§ TASK INSTRUCTIONS: Lines below that hold the word "before" must be copied in full.

[Stored data]
══════════════════════════════
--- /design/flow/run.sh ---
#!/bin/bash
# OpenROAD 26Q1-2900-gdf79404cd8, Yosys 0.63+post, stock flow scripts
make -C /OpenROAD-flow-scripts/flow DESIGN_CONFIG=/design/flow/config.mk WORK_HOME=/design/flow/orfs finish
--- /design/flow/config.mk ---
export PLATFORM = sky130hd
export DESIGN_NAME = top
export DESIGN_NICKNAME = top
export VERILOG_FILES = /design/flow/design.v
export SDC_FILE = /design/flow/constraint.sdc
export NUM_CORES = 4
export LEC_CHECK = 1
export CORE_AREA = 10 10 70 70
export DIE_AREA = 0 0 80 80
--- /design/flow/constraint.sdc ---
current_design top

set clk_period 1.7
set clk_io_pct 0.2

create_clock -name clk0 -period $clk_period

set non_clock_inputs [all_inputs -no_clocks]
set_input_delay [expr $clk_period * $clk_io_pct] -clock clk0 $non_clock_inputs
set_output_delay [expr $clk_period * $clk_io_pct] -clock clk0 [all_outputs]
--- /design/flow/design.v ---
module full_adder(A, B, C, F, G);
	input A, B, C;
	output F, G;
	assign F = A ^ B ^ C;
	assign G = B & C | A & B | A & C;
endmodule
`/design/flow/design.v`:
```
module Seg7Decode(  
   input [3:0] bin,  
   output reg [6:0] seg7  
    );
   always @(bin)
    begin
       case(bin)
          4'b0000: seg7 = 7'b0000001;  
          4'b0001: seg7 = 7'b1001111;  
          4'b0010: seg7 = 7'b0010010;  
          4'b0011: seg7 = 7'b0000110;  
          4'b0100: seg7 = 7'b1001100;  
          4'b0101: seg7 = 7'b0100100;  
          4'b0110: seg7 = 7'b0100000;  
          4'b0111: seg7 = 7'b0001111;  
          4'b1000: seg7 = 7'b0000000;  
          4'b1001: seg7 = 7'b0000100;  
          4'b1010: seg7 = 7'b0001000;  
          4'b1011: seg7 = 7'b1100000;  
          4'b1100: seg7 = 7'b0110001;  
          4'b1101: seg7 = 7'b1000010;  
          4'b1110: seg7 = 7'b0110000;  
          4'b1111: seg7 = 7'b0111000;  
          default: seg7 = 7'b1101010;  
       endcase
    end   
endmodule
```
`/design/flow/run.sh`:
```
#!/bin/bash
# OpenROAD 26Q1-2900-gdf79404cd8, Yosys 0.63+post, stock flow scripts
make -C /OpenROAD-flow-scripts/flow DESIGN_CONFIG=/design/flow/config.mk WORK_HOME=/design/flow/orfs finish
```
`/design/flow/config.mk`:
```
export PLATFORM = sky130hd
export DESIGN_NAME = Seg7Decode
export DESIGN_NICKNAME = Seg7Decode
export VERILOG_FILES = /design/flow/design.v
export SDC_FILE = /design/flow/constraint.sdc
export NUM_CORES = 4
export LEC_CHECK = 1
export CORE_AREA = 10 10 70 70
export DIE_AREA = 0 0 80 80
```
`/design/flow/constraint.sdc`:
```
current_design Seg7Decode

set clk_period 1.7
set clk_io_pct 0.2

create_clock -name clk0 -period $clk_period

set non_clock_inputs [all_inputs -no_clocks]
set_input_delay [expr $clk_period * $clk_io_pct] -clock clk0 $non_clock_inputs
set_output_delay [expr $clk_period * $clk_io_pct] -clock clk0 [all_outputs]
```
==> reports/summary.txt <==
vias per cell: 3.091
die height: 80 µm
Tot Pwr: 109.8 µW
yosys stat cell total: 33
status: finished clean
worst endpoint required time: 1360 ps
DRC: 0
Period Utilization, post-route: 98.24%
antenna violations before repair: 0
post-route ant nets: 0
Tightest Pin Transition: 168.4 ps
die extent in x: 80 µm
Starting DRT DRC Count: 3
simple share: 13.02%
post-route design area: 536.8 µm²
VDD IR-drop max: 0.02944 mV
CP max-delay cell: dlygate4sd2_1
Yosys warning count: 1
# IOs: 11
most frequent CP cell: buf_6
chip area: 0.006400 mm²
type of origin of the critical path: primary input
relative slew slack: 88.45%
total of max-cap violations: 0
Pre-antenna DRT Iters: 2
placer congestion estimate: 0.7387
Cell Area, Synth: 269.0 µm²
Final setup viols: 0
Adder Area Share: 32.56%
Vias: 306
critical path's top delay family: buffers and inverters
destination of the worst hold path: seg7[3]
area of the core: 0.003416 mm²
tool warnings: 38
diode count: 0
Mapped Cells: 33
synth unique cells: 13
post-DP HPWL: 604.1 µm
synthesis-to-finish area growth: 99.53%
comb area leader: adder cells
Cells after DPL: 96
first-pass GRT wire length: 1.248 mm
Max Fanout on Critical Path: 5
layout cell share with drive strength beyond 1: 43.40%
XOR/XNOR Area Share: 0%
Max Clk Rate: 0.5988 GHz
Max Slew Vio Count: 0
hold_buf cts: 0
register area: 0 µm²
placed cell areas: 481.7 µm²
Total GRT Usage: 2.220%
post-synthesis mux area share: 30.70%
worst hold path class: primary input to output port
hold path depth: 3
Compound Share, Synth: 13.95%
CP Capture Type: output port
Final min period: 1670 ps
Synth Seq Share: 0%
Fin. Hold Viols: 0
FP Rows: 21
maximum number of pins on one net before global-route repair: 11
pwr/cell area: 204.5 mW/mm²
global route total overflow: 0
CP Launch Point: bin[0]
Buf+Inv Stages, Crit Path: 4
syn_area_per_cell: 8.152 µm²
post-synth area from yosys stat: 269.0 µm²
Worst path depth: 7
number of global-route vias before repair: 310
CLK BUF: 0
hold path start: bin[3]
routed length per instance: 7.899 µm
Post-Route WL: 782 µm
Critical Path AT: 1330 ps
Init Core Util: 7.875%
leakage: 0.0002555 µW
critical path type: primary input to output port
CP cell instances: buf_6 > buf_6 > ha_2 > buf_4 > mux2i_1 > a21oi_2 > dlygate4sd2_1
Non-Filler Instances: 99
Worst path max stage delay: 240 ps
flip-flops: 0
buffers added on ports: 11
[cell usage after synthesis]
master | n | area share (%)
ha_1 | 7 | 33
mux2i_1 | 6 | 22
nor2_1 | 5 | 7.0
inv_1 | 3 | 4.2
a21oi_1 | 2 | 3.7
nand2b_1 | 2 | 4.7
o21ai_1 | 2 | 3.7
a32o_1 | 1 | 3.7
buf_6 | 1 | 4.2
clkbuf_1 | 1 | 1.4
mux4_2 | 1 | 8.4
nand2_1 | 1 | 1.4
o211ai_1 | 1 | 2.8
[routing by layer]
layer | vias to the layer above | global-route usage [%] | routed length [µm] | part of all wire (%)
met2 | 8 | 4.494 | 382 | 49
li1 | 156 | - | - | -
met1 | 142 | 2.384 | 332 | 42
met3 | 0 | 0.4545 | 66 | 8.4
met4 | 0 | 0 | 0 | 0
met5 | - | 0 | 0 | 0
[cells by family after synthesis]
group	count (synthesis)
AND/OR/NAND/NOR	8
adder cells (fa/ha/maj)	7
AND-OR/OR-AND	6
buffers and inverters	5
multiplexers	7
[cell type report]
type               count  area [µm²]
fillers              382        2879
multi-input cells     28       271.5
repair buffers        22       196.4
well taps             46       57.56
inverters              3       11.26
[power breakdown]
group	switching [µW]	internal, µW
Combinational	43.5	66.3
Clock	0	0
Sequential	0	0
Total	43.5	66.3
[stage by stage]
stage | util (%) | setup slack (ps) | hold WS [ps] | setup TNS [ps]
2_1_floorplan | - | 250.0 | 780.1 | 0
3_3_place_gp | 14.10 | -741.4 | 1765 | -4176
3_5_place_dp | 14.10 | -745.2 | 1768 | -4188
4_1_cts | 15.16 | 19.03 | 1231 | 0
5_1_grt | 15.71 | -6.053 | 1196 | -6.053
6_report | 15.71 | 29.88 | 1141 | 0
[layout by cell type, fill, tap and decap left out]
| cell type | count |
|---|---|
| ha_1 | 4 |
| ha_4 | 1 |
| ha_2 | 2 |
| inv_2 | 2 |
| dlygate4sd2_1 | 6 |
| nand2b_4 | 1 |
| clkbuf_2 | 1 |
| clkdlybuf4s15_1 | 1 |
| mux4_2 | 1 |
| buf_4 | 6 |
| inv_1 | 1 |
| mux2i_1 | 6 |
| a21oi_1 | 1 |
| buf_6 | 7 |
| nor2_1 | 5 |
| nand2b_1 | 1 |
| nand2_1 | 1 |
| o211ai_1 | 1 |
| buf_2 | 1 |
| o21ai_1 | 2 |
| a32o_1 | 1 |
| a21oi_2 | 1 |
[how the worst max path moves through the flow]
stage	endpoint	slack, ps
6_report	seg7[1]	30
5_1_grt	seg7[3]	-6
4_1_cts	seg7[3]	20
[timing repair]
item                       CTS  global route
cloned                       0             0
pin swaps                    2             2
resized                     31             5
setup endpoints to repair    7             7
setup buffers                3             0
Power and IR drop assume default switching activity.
══════════════════════════════
§ SOLUTION TO THE PROBLEM:
antenna violations before repair: 0
maximum number of pins on one net before global-route repair: 11
number of global-route vias before repair: 310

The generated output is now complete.